◆ What to do
Where the records below show the word "after" in a line, please copy that line.
##### Data supplied #####
**config.mk**
```make
export PLATFORM = sky130hd
export DESIGN_NAME = csr_arbiter
export DESIGN_NICKNAME = d
export VERILOG_FILES = /design/src/rtl/csr_pkg.sv /design/src/rtl/rr_arbiter.sv /design/src/rtl/csr_arbiter.sv
export SDC_FILE = /design/constraint.sdc
export NUM_CORES = 1
export LEC_CHECK = 0
export CAP_MARGIN = 5
export CORE_UTILIZATION = 45
export CTS_BUF_LIST = sky130_fd_sc_hd__clkbuf_8
export DETAILED_ROUTE_END_ITERATION = 7
export GPL_ROUTABILITY_DRIVEN = 0
export PLACE_DENSITY = 0.89
export SKIP_CTS_REPAIR_TIMING = 1
export SYNTH_ARGS = -nofsm -noshare
export SYNTH_HDL_FRONTEND = slang
export SYNTH_SLANG_ARGS = --single-unit
export TNS_END_PERCENT = 100
```
**constraint.sdc**
```tcl
create_clock -name clk -period 4.55 [get_ports clk]
set_clock_uncertainty 0.05 [all_clocks]
set_input_delay 1.1375 -clock clk [delete_from_list [all_inputs] [get_ports clk]]
set_output_delay 1.1375 -clock clk [all_outputs]
set_load 0.01 [all_outputs]
```
**src/rtl/csr_pkg.sv**
```systemverilog
// Shared definitions for the CSR bank arbiter: state encoding and default bus widths.
// Latency: none (package only).
// Backpressure: none (package only).
package csr_pkg;

  localparam int CSR_ADDR_W = 8;
  localparam int CSR_DATA_W = 8;

  typedef enum logic [1:0] {
    IDLE    = 2'd0,
    ACCESS  = 2'd1,
    RECOVER = 2'd2
  } state_t;

  // Index width for an n-entry requester set; never narrower than one bit.
  function automatic int idx_w(input int n);
    return (n > 1) ? $clog2(n) : 1;
  endfunction

endpackage

```
**src/rtl/rr_arbiter.sv**
```systemverilog
// Requester selector: picks the lowest set req index at or after ptr, wrapping.
// Latency: purely combinational.
// Backpressure: none; the caller decides when a grant is taken.
//
// Ports: req (request vector), ptr (search start slot), gnt (one-hot grant),
//        idx (binary index of the granted slot, 0 when nothing is requested).
// Build option CSR_ARB_ROUND_ROBIN_EN: when undefined, ptr is ignored and this
// becomes a plain lowest-index priority encoder.
module rr_arbiter #(
  parameter int N     = 2,
  parameter int IDX_W = 1
) (
  input  logic [N-1:0]     req,
  input  logic [IDX_W-1:0] ptr,
  output logic [N-1:0]     gnt,
  output logic [IDX_W-1:0] idx
);

`ifdef CSR_ARB_ROUND_ROBIN_EN
  always_comb begin
    int   j;
    logic found;
    gnt   = '0;
    idx   = '0;
    found = 1'b0;
    j     = 0;
    // Walk the slots starting at ptr; the first requesting one wins.
    for (int k = 0; k < N; k++) begin
      j = (int'(ptr) + k) % N;
      if (!found && req[j]) begin
        found  = 1'b1;
        gnt[j] = 1'b1;
        idx    = IDX_W'(j);
      end
    end
  end
`else
  logic unused_ptr;
  assign unused_ptr = ^ptr;

  always_comb begin
    logic found;
    gnt   = '0;
    idx   = '0;
    found = 1'b0;
    for (int k = 0; k < N; k++) begin
      if (!found && req[k]) begin
        found  = 1'b1;
        gnt[k] = 1'b1;
        idx    = IDX_W'(k);
      end
    end
  end
`endif

endmodule

```
**src/rtl/csr_arbiter.sv**
```systemverilog
// Shares one CSR bank port between a passive I2C slave and NUM_REQ req/ack requesters.
// Latency: I2C writes pass through in 0 cycles (1 when colliding); requester ack 2 cycles after req.
// Backpressure: I2C never stalls; requesters wait on req_ack, one stolen bus cycle per access.
//
// Ports: clk, rst (async, active-low); I2C side i2c_a/i2c_we/i2c_do in, i2c_di out
//        (shadow register); requester side req/req_a/req_we/req_wdata in,
//        req_ack/req_rdata out; bank side csr_a/csr_we/csr_do out, csr_di in.
// Build option CSR_ARB_ROUND_ROBIN_EN: round-robin grant pointer; undefined gives
// fixed priority (lowest index wins) with no pointer register.
module csr_arbiter
  import csr_pkg::*;
#(
  parameter int NUM_REQ = 2,
  parameter int ADDR_W  = CSR_ADDR_W,
  parameter int DATA_W  = CSR_DATA_W
) (
  input  logic                      clk,
  input  logic                      rst,
  input  logic [ADDR_W-1:0]         i2c_a,
  input  logic                      i2c_we,
  input  logic [DATA_W-1:0]         i2c_do,
  output logic [DATA_W-1:0]         i2c_di,
  input  logic [NUM_REQ-1:0]        req,
  input  logic [NUM_REQ*ADDR_W-1:0] req_a,
  input  logic [NUM_REQ-1:0]        req_we,
  input  logic [NUM_REQ*DATA_W-1:0] req_wdata,
  output logic [NUM_REQ-1:0]        req_ack,
  output logic [DATA_W-1:0]         req_rdata,
  output logic [ADDR_W-1:0]         csr_a,
  output logic                      csr_we,
  output logic [DATA_W-1:0]         csr_do,
  input  logic [DATA_W-1:0]         csr_di
);

  localparam int IDX_W = idx_w(NUM_REQ);

  state_t             state, state_nxt;
  logic [IDX_W-1:0]   win;
  logic [IDX_W-1:0]   ptr;
  logic [IDX_W-1:0]   gnt_idx;
  logic [NUM_REQ-1:0] gnt;
  logic               start;
  logic               pend;
  logic [ADDR_W-1:0]  pend_a;
  logic [DATA_W-1:0]  pend_d;
  logic [ADDR_W-1:0]  win_a;
  logic [DATA_W-1:0]  win_d;

  rr_arbiter #(
    .N     (NUM_REQ),
    .IDX_W (IDX_W)
  ) u_rr_arbiter (
    .req (req),
    .ptr (ptr),
    .gnt (gnt),
    .idx (gnt_idx)
  );

  // An I2C write always owns the IDLE cycle; arbitration simply retries next cycle.
  assign start = (state == IDLE) && !i2c_we && (|gnt);

`ifdef CSR_ARB_ROUND_ROBIN_EN
  always_ff @(posedge clk or negedge rst) begin
    if (!rst) begin
      ptr <= '0;
    end else if (start) begin
      if (int'(gnt_idx) == NUM_REQ - 1) ptr <= '0;
      else                              ptr <= gnt_idx + IDX_W'(1);
    end
  end
`else
  assign ptr = '0;
`endif

  always_comb begin
    win_a = req_a[int'(win)*ADDR_W +: ADDR_W];
    win_d = req_wdata[int'(win)*DATA_W +: DATA_W];
  end

  always_ff @(posedge clk or negedge rst) begin
    if (!rst) state <= IDLE;
    else      state <= state_nxt;
  end

  always_comb begin
    state_nxt = state;
    csr_a     = i2c_a;
    csr_do    = i2c_do;
    csr_we    = i2c_we;
    req_ack   = '0;
    case (state)
      IDLE: begin
        if (start) state_nxt = ACCESS;
      end
      ACCESS: begin
        csr_a     = win_a;
        csr_do    = win_d;
        csr_we    = req_we[win];
        state_nxt = RECOVER;
      end
      RECOVER: begin
        req_ack[win] = 1'b1;
        // Replay the I2C write that lost the bus during ACCESS.
        if (pend) begin
          csr_a  = pend_a;
          csr_do = pend_d;
          csr_we = 1'b1;
        end
        state_nxt = IDLE;
      end
      default: state_nxt = IDLE;
    endcase
  end

  always_ff @(posedge clk or negedge rst) begin
    if (!rst) begin
      win       <= '0;
      pend      <= 1'b0;
      pend_a    <= '0;
      pend_d    <= '0;
      i2c_di    <= '0;
      req_rdata <= '0;
    end else begin
      case (state)
        IDLE: begin
          i2c_di <= csr_di;
          if (start) win <= gnt_idx;
        end
        ACCESS: begin
          // i2c_di holds: the bank is showing the requester's address now.
          req_rdata <= csr_di;
          if (i2c_we) begin
            pend   <= 1'b1;
            pend_a <= i2c_a;
            pend_d <= i2c_do;
          end
        end
        RECOVER: begin
          if (pend) pend   <= 1'b0;
          else      i2c_di <= csr_di;
        end
        default: ;
      endcase
    end
  end

endmodule

```
==> out/metrics.csv, run 1 <==
stage,metric,value,unit
detailed_routing,Routed WL,4.76,mm
timing,final worst path period need,3.85,ns
worst_setup_path,CP peak stage delay,0.55,ns
global_routing,vias in the first global route,1674,
synthesis,"Net Count, Synth",223,
placed_design,IO buf count,97,
layout,final net count,320,
synthesis,"EDFF count, synth",0,
run_status,status,finished clean,
detailed_routing,initial drt markers,75,
synthesis,Area contributors post-synth,"dfrtp_1 (46%), mux2_2 (19%), mux2i_1 (9.2%)",
global_routing,gr usage total,21.5,%
worst_setup_path,critical path type,reg2out,
synthesis,Synth Area in Simple Gates,5.90,%
timing,worst-margin pin slew,0.768,ns
clocking,CTS Root Cell,clkbuf_8,
synthesis,top post-synthesis cells by count,"dfrtp_1 (36), mux2_2 (33), mux2i_1 (18), nor2_1 (18), a221o_1 (11)",
synthesis,mux cell area share after synthesis,29.4,%
clocking,Worst-path clk slew,0.08,ns
synthesis,top cell type's share of synthesized area,46.2,%
timing,total negative slack,0,ns
clocking,Max Root-Sink Buffers,2,
worst_setup_path,Setup crit end kind,primary output,
global_routing,total congestion overflow,0,
synthesis,Compound-Gate Fraction of Synth Area,11.0,%
power,leakage,0.00125,uW
worst_setup_path,"Max stage delay cell, worst path",clkdlybuf4s50_1,
placed_design,pre-CTS setup slack,0.826,ns
synthesis,Synth Instances,155,
timing,fin crit share,84.7,%
worst_hold_path,Hold Crit Class,reg2reg,
timing,relative slew slack,48.8,%
floorplan,CORE AREA,0.00409,mm2
global_routing,first-pass GRT wire length,7.33,mm
synthesis,Post-Synth XOR/XNOR Area,0,%
detailed_routing,Residual DRC,0,
synthesis,Synth cell types,22,
detailed_routing,routed vias/inst,5.32,
detailed_routing,antenna-violating nets left,0,
clocking,TritonCTS clock tree,done,
power,peak supply drop,0.000422,V
synthesis,most frequent cell after synthesis,dfrtp_1,
timing,Max Fclk,260,MHz
timing,setup violators final,0,
clocking,htree depth,2,
layout,share of post-route cells with drive strength above 1,20.6,%
floorplan,Die W,67.9,um
layout,Final Instance Area,0.00301,mm2
placed_design,placed cell area,0.00292,mm2
synthesis,Synth Warn #,0,
worst_setup_path,CP startpoint kind,flop,
worst_setup_path,Worst Path Max Fanout,17,
placed_design,DP HPWL,3.54,mm
floorplan,Starting Density,47.8,%
clocking,clock buffers created by TritonCTS,5,
synthesis,largest family of logic cells by synthesized area,multiplexers,
floorplan,die height,67.9,um
global_routing,initial antenna violation count,0,
detailed_routing,Wirelength per Cell,15.7,um
floorplan,IO Pins,98,
layout,Non-Filler Instances,303,
power,Pwr per Cell Area,651,mW/mm2
detailed_routing,via count,1613,
detailed_routing,number of detailed-route iterations in the first pass,4,
synthesis,Post-Synth Adder-Cell Area,3.21,%
worst_setup_path,crit path cell chain,"inv_1, ha_1, nand2_2, nor2_1, a221o_1, clkdlybuf4s50_1",
synthesis,Avg Inst Size Synth,12.6,um2
synthesis,asr flop ratio synth,100,%
layout,area grow syn2layout,54.2,%
layout,Ant. Diodes,0,
run,Max-cap violations,0,
timing,RSZ-0062 raised after global routing,no,
synthesis,Yosys reg bits,36,
worst_setup_path,CP arrival,2.67,ns
timing,post-layout worst setup margin,0.697,ns
power,total power,1960,uW
synthesis,Synth Flop Type,dfrtp_1,
floorplan,Rows,23,
placed_design,Placed Instances,295,
synthesis,"Seq/Total Area, Yosys",46.2,%
layout,FILL cells,315,
clocking,clock sink count,36,
worst_setup_path,critical path required time,3.36,ns
synthesis,Synth area leader,dfrtp_1,
timing,Final Slew Violations,0,
synthesis,Synth Cell Area,0.00195,mm2
timing,"Hold Vio Cnt, Final",0,
global_routing,largest net degree at the start of global routing,37,
clocking,Worst-Skew Late Latency,0.28,ns
floorplan,die area,0.00460,mm2
## config.mk

```make
export PLATFORM = sky130hd
export DESIGN_NAME = spi_txn_ctrl_flat
export DESIGN_NICKNAME = d
export VERILOG_FILES = /design/src/rtl/spi_txn_if.sv /design/src/rtl/spi_txn_ctrl.sv /design/src/flat_wrapper.sv
export SDC_FILE = /design/constraint.sdc
export NUM_CORES = 1
export LEC_CHECK = 0
export CAP_MARGIN = 10
export CORE_AREA = 2 2 107 109
export CTS_CLUSTER_DIAMETER = 100
export DETAILED_ROUTE_END_ITERATION = 7
export DIE_AREA = 0 0 109 111
export PLACE_DENSITY = 0.63
export SETUP_SLACK_MARGIN = 0.15
export SLEW_MARGIN = 20
export SYNTH_ARGS = -nofsm -noshare
export SYNTH_HDL_FRONTEND = slang
export SYNTH_SLANG_ARGS = --single-unit
```

## constraint.sdc

```tcl
create_clock -name clk -period 4 [get_ports clk]
set_input_delay 1.2 -clock clk [delete_from_list [all_inputs] [get_ports clk]]
set_output_delay 1.2 -clock clk [all_outputs]
set_load 0.01 [all_outputs]
```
#####
◆ Exercise output
// Requester selector: picks the lowest set req index at or after ptr, wrapping.
// Latency: I2C writes pass through in 0 cycles (1 when colliding); requester ack 2 cycles after req.
synthesis,mux cell area share after synthesis,29.4,%
synthesis,most frequent cell after synthesis,dfrtp_1,
timing,RSZ-0062 raised after global routing,no,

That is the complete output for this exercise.